> **Stored items**:
--- src/rtl/wb_arbiter.sv ---
// Slot-driven Wishbone arbiter: one transaction per timing slot, optional donation of
// idle slots in round-robin order, ack routing back to the owner and ack timeout recovery.
module wb_arbiter #(
   parameter int NUM_CTL       = 3,
   parameter int TIMEOUT       = 15,
   parameter bit DONATE        = 1'b1,
   parameter int WB_ADDR_WIDTH = 16,
   parameter int DATA_WIDTH    = 8,
   localparam int OW           = $clog2(NUM_CTL)
) (
   input  logic                             wb_clock_i,
   input  logic                             wb_reset_ni,
   input  logic [NUM_CTL-1:0]               slot_grant_i,
   input  logic                             slot_strobe_i,
   input  logic [NUM_CTL*WB_ADDR_WIDTH-1:0] ctl_addr_i,
   input  logic [NUM_CTL*DATA_WIDTH-1:0]    ctl_data_i,
   input  logic [NUM_CTL-1:0]               ctl_we_i,
   input  logic [NUM_CTL-1:0]               ctl_cycle_i,
   input  logic [NUM_CTL-1:0]               ctl_strobe_i,
   output logic [NUM_CTL-1:0]               ctl_stall_o,
   output logic [NUM_CTL-1:0]               ctl_ack_o,
   output logic [DATA_WIDTH-1:0]            ctl_data_o,
   output logic [WB_ADDR_WIDTH-1:0]         wb_addr_o,
   output logic [DATA_WIDTH-1:0]            wb_data_o,
   output logic                             wb_we_o,
   output logic                             wb_cycle_o,
   output logic                             wb_strobe_o,
   input  logic                             wb_stall_i,
   input  logic                             wb_ack_i,
   input  logic [DATA_WIDTH-1:0]            wb_data_i,
   output logic                             busy_o,
   output logic [OW-1:0]                    owner_o,
   output logic                             timeout_o,
   input  logic                             timeout_clear_i
);

   localparam logic [0:0] IDLE     = 1'b0;
   localparam logic [0:0] WAIT_ACK = 1'b1;

   logic [0:0]         state;
   logic [OW-1:0]      owner;
   logic [OW-1:0]      rr_ptr;
   logic [7:0]         timer;
   logic [NUM_CTL-1:0] req;
   logic [OW-1:0]      grant_idx;
   logic               grant_any;
   logic [OW-1:0]      don_idx;
   logic               don_any;
   logic [OW-1:0]      scan_idx;
   logic [OW-1:0]      cand;
   logic               cand_any;
   logic               donated;
   logic               issue;
   logic [OW-1:0]      sel;
   logic               in_wait;
   logic               owner_cyc;
   logic               abort;
   logic               acked;
   logic               fire;

   assign req     = ctl_cycle_i & ctl_strobe_i;
   assign in_wait = (state == WAIT_ACK);

   // Lowest set grant bit wins when the timing generator misbehaves.
   always_comb begin
      grant_idx = '0;
      grant_any = 1'b0;
      for (int k = NUM_CTL - 1; k >= 0; k--) begin
         if (slot_grant_i[k]) begin
            grant_idx = OW'(k);
            grant_any = 1'b1;
         end
      end
   end

   always_comb begin
      don_idx  = '0;
      don_any  = 1'b0;
      scan_idx = '0;
      for (int i = 0; i < NUM_CTL; i++) begin
         scan_idx = OW'((int'(rr_ptr) + i) % NUM_CTL);
         if (!don_any && req[scan_idx]) begin
            don_any = 1'b1;
            don_idx = scan_idx;
         end
      end
   end

   always_comb begin
      cand     = '0;
      cand_any = 1'b0;
      donated  = 1'b0;
      if (!in_wait && slot_strobe_i) begin
         if (grant_any && req[grant_idx]) begin
            cand     = grant_idx;
            cand_any = 1'b1;
         end else if (DONATE && don_any) begin
            cand     = don_idx;
            cand_any = 1'b1;
            donated  = 1'b1;
         end
      end
   end

   assign issue     = cand_any && !wb_stall_i;
   assign sel       = cand_any ? cand : owner;
   assign owner_cyc = ctl_cycle_i[owner];
   assign abort     = in_wait && !owner_cyc;
   assign acked     = in_wait && owner_cyc && wb_ack_i;
   assign fire      = in_wait && owner_cyc && !wb_ack_i && (timer == 8'(TIMEOUT - 1));

   always_comb begin
      wb_addr_o = '0;
      wb_data_o = '0;
      wb_we_o   = 1'b0;
      for (int k = 0; k < NUM_CTL; k++) begin
         if (OW'(k) == sel) begin
            wb_addr_o = ctl_addr_i[k*WB_ADDR_WIDTH +: WB_ADDR_WIDTH];
            wb_data_o = ctl_data_i[k*DATA_WIDTH +: DATA_WIDTH];
            wb_we_o   = ctl_we_i[k];
         end
      end
   end

   always_comb begin
      ctl_stall_o = '1;
      ctl_ack_o   = '0;
      for (int k = 0; k < NUM_CTL; k++) begin
         if (issue && OW'(k) == cand) ctl_stall_o[k] = 1'b0;
         if ((acked || fire) && OW'(k) == owner) ctl_ack_o[k] = 1'b1;
      end
   end

   assign ctl_data_o  = fire ? '1 : wb_data_i;
   assign wb_strobe_o = issue;
   assign wb_cycle_o  = in_wait ? owner_cyc : cand_any;
   assign busy_o      = in_wait;
   assign owner_o     = owner;

   always_ff @(posedge wb_clock_i) begin
      if (!wb_reset_ni) begin
         state     <= IDLE;
         owner     <= '0;
         rr_ptr    <= '0;
         timer     <= '0;
         timeout_o <= 1'b0;
      end else begin
         if (fire) timeout_o <= 1'b1;
         else if (timeout_clear_i) timeout_o <= 1'b0;

         if (!in_wait) begin
            if (issue) begin
               state <= WAIT_ACK;
               owner <= cand;
               timer <= '0;
               if (donated) rr_ptr <= (cand == OW'(NUM_CTL - 1)) ? '0 : cand + 1'b1;
            end
         end else begin
            timer <= timer + 8'd1;
            if (abort || acked || fire) state <= IDLE;
         end
      end
   end

   always_ff @(posedge wb_clock_i) begin
      if (wb_reset_ni) assert ($onehot0(slot_grant_i));
   end

endmodule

> **TASK DESCRIPTION**: What is needed is an exact copy of all the records above.

> **ANSWER**:
--- src/rtl/wb_arbiter.sv ---
// Slot-driven Wishbone arbiter: one transaction per timing slot, optional donation of
// idle slots in round-robin order, ack routing back to the owner and ack timeout recovery.
module wb_arbiter #(
   parameter int NUM_CTL       = 3,
   parameter int TIMEOUT       = 15,
   parameter bit DONATE        = 1'b1,
   parameter int WB_ADDR_WIDTH = 16,
   parameter int DATA_WIDTH    = 8,
   localparam int OW           = $clog2(NUM_CTL)
) (
   input  logic                             wb_clock_i,
   input  logic                             wb_reset_ni,
   input  logic [NUM_CTL-1:0]               slot_grant_i,
   input  logic                             slot_strobe_i,
   input  logic [NUM_CTL*WB_ADDR_WIDTH-1:0] ctl_addr_i,
   input  logic [NUM_CTL*DATA_WIDTH-1:0]    ctl_data_i,
   input  logic [NUM_CTL-1:0]               ctl_we_i,
   input  logic [NUM_CTL-1:0]               ctl_cycle_i,
   input  logic [NUM_CTL-1:0]               ctl_strobe_i,
   output logic [NUM_CTL-1:0]               ctl_stall_o,
   output logic [NUM_CTL-1:0]               ctl_ack_o,
   output logic [DATA_WIDTH-1:0]            ctl_data_o,
   output logic [WB_ADDR_WIDTH-1:0]         wb_addr_o,
   output logic [DATA_WIDTH-1:0]            wb_data_o,
   output logic                             wb_we_o,
   output logic                             wb_cycle_o,
   output logic                             wb_strobe_o,
   input  logic                             wb_stall_i,
   input  logic                             wb_ack_i,
   input  logic [DATA_WIDTH-1:0]            wb_data_i,
   output logic                             busy_o,
   output logic [OW-1:0]                    owner_o,
   output logic                             timeout_o,
   input  logic                             timeout_clear_i
);

   localparam logic [0:0] IDLE     = 1'b0;
   localparam logic [0:0] WAIT_ACK = 1'b1;

   logic [0:0]         state;
   logic [OW-1:0]      owner;
   logic [OW-1:0]      rr_ptr;
   logic [7:0]         timer;
   logic [NUM_CTL-1:0] req;
   logic [OW-1:0]      grant_idx;
   logic               grant_any;
   logic [OW-1:0]      don_idx;
   logic               don_any;
   logic [OW-1:0]      scan_idx;
   logic [OW-1:0]      cand;
   logic               cand_any;
   logic               donated;
   logic               issue;
   logic [OW-1:0]      sel;
   logic               in_wait;
   logic               owner_cyc;
   logic               abort;
   logic               acked;
   logic               fire;

   assign req     = ctl_cycle_i & ctl_strobe_i;
   assign in_wait = (state == WAIT_ACK);

   // Lowest set grant bit wins when the timing generator misbehaves.
   always_comb begin
      grant_idx = '0;
      grant_any = 1'b0;
      for (int k = NUM_CTL - 1; k >= 0; k--) begin
         if (slot_grant_i[k]) begin
            grant_idx = OW'(k);
            grant_any = 1'b1;
         end
      end
   end

   always_comb begin
      don_idx  = '0;
      don_any  = 1'b0;
      scan_idx = '0;
      for (int i = 0; i < NUM_CTL; i++) begin
         scan_idx = OW'((int'(rr_ptr) + i) % NUM_CTL);
         if (!don_any && req[scan_idx]) begin
            don_any = 1'b1;
            don_idx = scan_idx;
         end
      end
   end

   always_comb begin
      cand     = '0;
      cand_any = 1'b0;
      donated  = 1'b0;
      if (!in_wait && slot_strobe_i) begin
         if (grant_any && req[grant_idx]) begin
            cand     = grant_idx;
            cand_any = 1'b1;
         end else if (DONATE && don_any) begin
            cand     = don_idx;
            cand_any = 1'b1;
            donated  = 1'b1;
         end
      end
   end

   assign issue     = cand_any && !wb_stall_i;
   assign sel       = cand_any ? cand : owner;
   assign owner_cyc = ctl_cycle_i[owner];
   assign abort     = in_wait && !owner_cyc;
   assign acked     = in_wait && owner_cyc && wb_ack_i;
   assign fire      = in_wait && owner_cyc && !wb_ack_i && (timer == 8'(TIMEOUT - 1));

   always_comb begin
      wb_addr_o = '0;
      wb_data_o = '0;
      wb_we_o   = 1'b0;
      for (int k = 0; k < NUM_CTL; k++) begin
         if (OW'(k) == sel) begin
            wb_addr_o = ctl_addr_i[k*WB_ADDR_WIDTH +: WB_ADDR_WIDTH];
            wb_data_o = ctl_data_i[k*DATA_WIDTH +: DATA_WIDTH];
            wb_we_o   = ctl_we_i[k];
         end
      end
   end

   always_comb begin
      ctl_stall_o = '1;
      ctl_ack_o   = '0;
      for (int k = 0; k < NUM_CTL; k++) begin
         if (issue && OW'(k) == cand) ctl_stall_o[k] = 1'b0;
         if ((acked || fire) && OW'(k) == owner) ctl_ack_o[k] = 1'b1;
      end
   end

   assign ctl_data_o  = fire ? '1 : wb_data_i;
   assign wb_strobe_o = issue;
   assign wb_cycle_o  = in_wait ? owner_cyc : cand_any;
   assign busy_o      = in_wait;
   assign owner_o     = owner;

   always_ff @(posedge wb_clock_i) begin
      if (!wb_reset_ni) begin
         state     <= IDLE;
         owner     <= '0;
         rr_ptr    <= '0;
         timer     <= '0;
         timeout_o <= 1'b0;
      end else begin
         if (fire) timeout_o <= 1'b1;
         else if (timeout_clear_i) timeout_o <= 1'b0;

         if (!in_wait) begin
            if (issue) begin
               state <= WAIT_ACK;
               owner <= cand;
               timer <= '0;
               if (donated) rr_ptr <= (cand == OW'(NUM_CTL - 1)) ? '0 : cand + 1'b1;
            end
         end else begin
            timer <= timer + 8'd1;
            if (abort || acked || fire) state <= IDLE;
         end
      end
   end

   always_ff @(posedge wb_clock_i) begin
      if (wb_reset_ni) assert ($onehot0(slot_grant_i));
   end

endmodule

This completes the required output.